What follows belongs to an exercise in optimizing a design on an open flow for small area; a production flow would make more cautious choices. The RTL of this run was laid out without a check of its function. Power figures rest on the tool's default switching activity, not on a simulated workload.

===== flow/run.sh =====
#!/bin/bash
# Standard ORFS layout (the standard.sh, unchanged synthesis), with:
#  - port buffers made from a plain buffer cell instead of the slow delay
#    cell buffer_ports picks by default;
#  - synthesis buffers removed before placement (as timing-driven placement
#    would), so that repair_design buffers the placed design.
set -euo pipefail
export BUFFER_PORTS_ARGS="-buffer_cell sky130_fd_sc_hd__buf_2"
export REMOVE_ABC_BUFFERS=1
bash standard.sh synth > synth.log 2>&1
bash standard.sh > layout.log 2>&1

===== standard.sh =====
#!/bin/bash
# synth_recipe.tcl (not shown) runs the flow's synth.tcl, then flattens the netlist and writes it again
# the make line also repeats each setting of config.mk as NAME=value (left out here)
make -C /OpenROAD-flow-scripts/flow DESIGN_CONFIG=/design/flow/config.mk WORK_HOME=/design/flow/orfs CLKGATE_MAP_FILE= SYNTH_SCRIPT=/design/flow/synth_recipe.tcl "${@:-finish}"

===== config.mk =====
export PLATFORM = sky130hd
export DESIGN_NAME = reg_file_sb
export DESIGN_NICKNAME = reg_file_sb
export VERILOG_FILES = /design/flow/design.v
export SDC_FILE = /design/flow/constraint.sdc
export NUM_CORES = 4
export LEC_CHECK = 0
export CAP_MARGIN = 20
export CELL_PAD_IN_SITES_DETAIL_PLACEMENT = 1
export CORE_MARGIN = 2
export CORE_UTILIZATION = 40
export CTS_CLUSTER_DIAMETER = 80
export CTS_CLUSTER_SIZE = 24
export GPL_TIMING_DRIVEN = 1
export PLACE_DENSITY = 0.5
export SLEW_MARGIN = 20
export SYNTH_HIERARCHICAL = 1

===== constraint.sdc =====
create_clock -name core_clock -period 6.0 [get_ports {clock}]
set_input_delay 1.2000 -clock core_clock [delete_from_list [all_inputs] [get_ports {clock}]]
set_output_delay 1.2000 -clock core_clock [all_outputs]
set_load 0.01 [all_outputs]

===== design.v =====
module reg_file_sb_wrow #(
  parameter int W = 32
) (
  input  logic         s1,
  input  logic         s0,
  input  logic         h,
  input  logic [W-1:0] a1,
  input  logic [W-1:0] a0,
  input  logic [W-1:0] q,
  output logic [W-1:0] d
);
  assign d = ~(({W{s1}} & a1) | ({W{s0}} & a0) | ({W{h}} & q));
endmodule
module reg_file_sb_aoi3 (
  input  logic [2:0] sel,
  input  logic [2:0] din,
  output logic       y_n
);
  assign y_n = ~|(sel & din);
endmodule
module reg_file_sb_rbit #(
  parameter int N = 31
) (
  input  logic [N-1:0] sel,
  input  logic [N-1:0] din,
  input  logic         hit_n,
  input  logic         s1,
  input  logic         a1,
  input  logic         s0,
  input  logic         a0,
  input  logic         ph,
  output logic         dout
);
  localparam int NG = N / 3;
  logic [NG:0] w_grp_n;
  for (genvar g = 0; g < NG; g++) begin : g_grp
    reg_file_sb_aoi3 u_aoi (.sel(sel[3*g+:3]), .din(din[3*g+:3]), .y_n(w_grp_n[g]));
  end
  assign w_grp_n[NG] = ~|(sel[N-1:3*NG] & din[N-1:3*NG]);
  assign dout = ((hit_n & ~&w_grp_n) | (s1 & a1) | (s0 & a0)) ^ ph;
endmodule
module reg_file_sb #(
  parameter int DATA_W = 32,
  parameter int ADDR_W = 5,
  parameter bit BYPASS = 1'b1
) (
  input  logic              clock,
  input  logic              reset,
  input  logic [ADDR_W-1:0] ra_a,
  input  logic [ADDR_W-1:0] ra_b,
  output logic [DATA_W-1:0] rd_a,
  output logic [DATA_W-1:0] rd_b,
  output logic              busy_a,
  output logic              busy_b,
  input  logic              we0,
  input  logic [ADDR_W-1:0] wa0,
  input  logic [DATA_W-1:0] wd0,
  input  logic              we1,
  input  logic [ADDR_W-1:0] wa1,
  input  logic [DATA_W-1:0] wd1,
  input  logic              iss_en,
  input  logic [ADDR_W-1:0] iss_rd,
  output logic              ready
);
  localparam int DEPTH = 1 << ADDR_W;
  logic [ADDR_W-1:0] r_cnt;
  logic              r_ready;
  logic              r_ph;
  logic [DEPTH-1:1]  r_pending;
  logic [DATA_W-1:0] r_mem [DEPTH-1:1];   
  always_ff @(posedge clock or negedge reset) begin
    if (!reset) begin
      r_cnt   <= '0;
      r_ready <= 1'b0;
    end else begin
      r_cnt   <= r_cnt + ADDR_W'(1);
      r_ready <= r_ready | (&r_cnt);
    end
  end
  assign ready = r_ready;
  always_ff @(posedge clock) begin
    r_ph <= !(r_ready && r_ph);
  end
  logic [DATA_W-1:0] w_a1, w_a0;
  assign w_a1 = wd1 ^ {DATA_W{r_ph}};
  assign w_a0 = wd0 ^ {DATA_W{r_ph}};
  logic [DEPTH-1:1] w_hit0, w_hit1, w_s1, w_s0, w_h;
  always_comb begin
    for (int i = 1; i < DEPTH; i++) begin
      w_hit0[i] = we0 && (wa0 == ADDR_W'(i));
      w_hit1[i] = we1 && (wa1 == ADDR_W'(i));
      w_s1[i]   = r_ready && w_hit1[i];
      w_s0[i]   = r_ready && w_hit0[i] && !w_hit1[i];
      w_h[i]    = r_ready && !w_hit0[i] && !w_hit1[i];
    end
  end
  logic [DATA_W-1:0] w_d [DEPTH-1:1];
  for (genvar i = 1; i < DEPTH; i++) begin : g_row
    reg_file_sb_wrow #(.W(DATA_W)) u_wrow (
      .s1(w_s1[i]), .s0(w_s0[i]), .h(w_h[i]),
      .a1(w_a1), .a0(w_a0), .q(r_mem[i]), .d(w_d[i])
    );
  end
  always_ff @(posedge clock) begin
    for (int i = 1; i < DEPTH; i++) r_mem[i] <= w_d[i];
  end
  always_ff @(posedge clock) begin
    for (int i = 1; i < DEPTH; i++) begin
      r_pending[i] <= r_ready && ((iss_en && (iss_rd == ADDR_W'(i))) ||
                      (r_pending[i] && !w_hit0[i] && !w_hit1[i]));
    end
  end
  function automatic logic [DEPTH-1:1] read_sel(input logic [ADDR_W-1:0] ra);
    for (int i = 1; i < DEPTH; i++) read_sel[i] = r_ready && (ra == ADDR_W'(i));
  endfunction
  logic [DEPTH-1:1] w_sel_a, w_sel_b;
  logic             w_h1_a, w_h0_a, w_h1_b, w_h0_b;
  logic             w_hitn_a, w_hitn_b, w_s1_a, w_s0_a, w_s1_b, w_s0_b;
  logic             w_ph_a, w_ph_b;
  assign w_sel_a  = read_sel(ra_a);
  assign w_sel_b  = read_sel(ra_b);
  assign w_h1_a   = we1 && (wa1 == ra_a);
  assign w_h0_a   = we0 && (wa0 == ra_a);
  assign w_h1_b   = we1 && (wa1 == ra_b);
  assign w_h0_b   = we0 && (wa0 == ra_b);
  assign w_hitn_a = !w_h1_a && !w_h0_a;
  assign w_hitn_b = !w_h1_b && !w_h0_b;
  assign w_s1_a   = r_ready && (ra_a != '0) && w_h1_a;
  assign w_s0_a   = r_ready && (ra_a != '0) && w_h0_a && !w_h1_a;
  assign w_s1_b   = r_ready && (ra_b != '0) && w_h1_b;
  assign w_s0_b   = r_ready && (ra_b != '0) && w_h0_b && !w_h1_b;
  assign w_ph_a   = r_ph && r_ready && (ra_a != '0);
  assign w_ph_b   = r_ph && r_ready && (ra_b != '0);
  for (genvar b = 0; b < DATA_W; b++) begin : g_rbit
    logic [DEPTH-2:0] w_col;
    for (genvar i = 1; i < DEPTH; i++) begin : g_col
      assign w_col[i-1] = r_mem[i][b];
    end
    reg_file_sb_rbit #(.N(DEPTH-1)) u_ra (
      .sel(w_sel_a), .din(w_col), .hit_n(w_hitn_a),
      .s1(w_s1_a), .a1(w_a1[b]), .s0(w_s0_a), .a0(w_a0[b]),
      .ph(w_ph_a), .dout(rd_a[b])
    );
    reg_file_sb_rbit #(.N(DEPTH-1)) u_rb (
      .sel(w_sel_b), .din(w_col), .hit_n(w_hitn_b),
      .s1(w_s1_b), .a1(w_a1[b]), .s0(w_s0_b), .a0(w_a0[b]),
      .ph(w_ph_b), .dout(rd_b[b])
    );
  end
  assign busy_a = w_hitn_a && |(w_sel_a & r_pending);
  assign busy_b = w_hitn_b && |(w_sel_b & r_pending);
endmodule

□ □ □ □ □ □ □

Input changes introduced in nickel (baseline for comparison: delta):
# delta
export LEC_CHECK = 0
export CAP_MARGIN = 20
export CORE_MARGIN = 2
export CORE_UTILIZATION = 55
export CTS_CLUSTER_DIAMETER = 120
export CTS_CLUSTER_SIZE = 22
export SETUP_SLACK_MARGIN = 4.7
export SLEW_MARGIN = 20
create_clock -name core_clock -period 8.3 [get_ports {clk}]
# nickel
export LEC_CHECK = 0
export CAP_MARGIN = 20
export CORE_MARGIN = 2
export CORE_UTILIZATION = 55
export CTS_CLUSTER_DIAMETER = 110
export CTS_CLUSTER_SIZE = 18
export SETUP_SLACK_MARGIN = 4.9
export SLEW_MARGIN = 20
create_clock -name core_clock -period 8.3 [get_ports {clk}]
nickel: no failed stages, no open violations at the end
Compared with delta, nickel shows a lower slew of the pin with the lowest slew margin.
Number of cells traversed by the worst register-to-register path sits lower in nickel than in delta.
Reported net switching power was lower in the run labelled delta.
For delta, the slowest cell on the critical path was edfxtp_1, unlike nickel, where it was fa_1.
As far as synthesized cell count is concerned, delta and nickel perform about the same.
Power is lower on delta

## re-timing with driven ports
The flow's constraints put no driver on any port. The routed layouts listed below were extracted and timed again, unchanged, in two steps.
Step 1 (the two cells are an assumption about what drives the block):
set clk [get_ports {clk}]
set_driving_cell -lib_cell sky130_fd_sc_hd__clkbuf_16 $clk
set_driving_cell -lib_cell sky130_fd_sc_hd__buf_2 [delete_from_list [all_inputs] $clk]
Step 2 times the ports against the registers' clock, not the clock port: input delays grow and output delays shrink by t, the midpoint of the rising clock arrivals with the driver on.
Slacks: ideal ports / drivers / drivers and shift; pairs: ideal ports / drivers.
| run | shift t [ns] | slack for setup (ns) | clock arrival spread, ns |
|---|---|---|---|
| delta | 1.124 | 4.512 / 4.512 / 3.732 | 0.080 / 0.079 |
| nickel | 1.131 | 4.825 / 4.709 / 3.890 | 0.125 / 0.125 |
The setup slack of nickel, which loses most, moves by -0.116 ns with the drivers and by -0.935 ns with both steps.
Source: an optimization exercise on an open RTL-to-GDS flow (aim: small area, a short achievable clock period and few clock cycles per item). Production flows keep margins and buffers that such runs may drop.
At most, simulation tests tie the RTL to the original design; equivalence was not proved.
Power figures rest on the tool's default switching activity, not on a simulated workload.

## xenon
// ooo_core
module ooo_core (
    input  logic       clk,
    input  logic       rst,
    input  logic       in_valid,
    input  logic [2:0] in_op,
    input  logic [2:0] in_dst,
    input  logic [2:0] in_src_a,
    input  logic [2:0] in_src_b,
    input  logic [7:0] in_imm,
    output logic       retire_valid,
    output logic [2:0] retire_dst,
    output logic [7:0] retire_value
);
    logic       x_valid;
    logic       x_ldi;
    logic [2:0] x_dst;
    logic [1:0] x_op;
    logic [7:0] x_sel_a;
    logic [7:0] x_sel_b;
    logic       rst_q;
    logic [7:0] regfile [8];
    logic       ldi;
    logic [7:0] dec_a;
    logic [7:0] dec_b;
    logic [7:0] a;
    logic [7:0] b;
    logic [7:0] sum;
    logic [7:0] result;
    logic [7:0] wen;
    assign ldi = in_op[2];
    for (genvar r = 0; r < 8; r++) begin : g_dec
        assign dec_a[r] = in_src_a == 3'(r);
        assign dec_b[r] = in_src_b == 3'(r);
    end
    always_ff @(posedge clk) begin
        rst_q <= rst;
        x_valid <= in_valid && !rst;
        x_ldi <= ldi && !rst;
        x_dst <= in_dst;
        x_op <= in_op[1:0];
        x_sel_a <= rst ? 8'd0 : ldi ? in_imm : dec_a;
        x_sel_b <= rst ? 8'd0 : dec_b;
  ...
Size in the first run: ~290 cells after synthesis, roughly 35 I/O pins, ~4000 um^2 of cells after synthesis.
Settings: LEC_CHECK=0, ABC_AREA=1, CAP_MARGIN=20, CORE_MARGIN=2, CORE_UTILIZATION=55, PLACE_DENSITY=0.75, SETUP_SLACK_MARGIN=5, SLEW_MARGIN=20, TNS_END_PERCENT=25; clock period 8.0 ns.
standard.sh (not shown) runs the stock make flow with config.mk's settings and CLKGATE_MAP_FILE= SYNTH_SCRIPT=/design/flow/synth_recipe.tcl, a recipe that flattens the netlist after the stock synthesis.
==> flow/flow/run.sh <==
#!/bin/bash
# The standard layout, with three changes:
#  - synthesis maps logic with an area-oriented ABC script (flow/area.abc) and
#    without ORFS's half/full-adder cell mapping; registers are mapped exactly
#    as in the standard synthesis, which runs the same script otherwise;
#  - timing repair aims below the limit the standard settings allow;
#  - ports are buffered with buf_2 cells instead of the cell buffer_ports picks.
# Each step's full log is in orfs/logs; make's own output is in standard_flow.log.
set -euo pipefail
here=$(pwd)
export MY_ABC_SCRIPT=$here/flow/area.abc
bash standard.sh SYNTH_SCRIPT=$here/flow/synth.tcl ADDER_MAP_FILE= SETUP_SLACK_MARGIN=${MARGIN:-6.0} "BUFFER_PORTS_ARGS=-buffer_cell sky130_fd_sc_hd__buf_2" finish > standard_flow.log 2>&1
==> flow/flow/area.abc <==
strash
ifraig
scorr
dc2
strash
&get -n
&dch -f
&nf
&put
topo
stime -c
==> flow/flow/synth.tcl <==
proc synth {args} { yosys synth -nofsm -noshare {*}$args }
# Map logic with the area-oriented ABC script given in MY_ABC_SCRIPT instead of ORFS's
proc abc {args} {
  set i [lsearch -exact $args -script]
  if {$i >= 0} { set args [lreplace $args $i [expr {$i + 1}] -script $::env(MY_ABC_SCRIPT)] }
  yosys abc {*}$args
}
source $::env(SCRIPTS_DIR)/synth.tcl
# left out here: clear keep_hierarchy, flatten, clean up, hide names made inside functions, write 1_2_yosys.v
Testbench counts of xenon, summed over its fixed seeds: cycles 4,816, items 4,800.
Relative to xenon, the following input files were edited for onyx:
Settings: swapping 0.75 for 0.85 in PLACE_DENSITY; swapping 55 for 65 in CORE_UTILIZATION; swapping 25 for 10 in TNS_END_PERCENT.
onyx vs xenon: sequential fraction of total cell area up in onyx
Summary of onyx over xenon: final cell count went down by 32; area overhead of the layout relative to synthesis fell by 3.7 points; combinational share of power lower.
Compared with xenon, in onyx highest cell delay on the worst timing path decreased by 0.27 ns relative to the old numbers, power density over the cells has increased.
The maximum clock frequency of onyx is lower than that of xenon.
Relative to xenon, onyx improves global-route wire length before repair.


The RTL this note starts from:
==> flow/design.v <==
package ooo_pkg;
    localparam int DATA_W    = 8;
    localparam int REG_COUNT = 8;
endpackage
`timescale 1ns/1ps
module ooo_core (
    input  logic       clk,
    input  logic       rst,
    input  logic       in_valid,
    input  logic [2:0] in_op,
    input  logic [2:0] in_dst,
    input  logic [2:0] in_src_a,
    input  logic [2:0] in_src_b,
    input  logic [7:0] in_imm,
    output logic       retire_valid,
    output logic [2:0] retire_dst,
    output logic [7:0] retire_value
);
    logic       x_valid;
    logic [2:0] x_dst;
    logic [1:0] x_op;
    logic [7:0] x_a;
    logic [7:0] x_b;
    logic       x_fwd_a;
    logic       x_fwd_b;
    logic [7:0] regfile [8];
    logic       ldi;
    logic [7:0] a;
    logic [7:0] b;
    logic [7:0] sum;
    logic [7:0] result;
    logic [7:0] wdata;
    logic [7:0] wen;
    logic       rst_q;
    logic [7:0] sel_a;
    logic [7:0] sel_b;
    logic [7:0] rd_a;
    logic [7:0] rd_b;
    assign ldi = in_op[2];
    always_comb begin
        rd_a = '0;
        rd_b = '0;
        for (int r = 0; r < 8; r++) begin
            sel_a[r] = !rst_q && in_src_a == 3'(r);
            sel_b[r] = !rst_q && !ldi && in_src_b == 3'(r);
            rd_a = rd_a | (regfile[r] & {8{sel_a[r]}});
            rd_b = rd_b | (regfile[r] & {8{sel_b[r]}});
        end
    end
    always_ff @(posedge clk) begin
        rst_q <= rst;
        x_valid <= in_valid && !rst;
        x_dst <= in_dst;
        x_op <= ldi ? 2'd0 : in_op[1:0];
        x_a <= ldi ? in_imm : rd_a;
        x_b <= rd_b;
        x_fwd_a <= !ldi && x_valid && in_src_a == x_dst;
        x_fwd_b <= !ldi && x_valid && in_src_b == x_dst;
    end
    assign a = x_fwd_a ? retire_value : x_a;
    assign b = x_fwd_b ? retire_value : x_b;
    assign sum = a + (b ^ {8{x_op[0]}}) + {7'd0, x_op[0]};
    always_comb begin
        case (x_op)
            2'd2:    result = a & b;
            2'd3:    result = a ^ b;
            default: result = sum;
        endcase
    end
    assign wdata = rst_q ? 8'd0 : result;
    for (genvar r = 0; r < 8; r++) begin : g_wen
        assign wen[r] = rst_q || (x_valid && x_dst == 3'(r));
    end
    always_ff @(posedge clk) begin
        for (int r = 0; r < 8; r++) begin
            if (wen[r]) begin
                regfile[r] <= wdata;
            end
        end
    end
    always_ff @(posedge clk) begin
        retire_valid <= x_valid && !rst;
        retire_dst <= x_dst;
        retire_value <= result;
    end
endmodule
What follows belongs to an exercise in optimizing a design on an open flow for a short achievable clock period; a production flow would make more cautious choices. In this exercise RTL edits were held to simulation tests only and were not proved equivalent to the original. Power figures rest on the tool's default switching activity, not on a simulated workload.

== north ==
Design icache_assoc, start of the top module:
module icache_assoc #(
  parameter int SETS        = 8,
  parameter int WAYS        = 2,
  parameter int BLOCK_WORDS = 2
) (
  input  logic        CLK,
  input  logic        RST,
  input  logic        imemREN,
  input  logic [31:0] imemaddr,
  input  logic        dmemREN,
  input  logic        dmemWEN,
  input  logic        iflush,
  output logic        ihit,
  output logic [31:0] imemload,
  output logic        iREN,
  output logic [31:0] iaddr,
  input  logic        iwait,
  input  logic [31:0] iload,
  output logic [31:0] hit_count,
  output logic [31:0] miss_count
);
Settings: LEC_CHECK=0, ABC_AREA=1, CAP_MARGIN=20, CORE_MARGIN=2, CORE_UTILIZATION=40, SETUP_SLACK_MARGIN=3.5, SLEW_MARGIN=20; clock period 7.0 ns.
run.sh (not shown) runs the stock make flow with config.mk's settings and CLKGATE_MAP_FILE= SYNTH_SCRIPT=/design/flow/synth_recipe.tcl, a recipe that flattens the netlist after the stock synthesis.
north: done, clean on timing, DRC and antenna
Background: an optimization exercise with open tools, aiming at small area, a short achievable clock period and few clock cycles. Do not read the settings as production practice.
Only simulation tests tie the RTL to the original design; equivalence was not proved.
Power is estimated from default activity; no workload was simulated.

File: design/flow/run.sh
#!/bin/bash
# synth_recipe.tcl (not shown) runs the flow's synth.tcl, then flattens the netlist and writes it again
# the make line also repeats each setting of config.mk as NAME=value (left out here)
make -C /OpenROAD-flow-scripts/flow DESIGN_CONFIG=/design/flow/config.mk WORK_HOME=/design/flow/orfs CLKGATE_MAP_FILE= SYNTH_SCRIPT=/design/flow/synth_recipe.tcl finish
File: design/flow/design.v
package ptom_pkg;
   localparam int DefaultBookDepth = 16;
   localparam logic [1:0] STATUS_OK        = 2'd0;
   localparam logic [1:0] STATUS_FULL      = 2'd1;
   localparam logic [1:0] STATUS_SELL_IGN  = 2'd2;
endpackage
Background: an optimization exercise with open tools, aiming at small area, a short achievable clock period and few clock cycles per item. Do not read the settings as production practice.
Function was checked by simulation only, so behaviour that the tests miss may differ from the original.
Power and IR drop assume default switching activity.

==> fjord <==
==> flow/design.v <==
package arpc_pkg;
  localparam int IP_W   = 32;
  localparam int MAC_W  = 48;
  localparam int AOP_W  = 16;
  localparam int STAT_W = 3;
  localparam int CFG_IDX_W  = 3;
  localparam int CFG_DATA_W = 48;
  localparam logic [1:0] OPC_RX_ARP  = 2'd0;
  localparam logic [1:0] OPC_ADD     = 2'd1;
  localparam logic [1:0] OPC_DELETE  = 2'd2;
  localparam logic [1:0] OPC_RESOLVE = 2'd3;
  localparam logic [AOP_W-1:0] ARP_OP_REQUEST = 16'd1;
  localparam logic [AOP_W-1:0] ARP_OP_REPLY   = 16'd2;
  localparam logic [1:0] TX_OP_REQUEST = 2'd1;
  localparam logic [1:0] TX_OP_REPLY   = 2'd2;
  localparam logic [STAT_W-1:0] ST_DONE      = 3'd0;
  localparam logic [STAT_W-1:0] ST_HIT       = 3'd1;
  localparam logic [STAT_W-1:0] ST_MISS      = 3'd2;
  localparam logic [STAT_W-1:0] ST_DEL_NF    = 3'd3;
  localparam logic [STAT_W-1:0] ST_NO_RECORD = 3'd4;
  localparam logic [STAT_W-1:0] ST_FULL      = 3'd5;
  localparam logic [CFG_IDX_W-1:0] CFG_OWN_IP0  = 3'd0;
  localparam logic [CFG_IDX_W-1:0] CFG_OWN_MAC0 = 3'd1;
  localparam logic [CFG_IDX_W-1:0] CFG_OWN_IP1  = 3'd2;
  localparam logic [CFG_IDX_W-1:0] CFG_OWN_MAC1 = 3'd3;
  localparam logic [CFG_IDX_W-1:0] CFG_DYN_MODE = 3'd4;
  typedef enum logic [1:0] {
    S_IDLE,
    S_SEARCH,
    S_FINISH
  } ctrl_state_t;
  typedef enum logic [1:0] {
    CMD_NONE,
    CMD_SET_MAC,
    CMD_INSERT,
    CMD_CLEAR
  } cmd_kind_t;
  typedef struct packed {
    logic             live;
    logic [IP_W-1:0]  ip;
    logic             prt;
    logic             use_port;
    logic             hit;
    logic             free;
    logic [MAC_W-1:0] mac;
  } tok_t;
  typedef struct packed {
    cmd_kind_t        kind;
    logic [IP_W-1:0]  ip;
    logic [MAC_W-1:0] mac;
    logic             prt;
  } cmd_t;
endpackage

□ □ □ □ □ □ □

# WORK ITEM
Check each line above for the string "shift" and copy the ones that have it.

# RESPONSE TO THE EXERCISE
Slacks: ideal ports / drivers / drivers and shift; pairs: ideal ports / drivers.
| run | shift t [ns] | slack for setup (ns) | clock arrival spread, ns |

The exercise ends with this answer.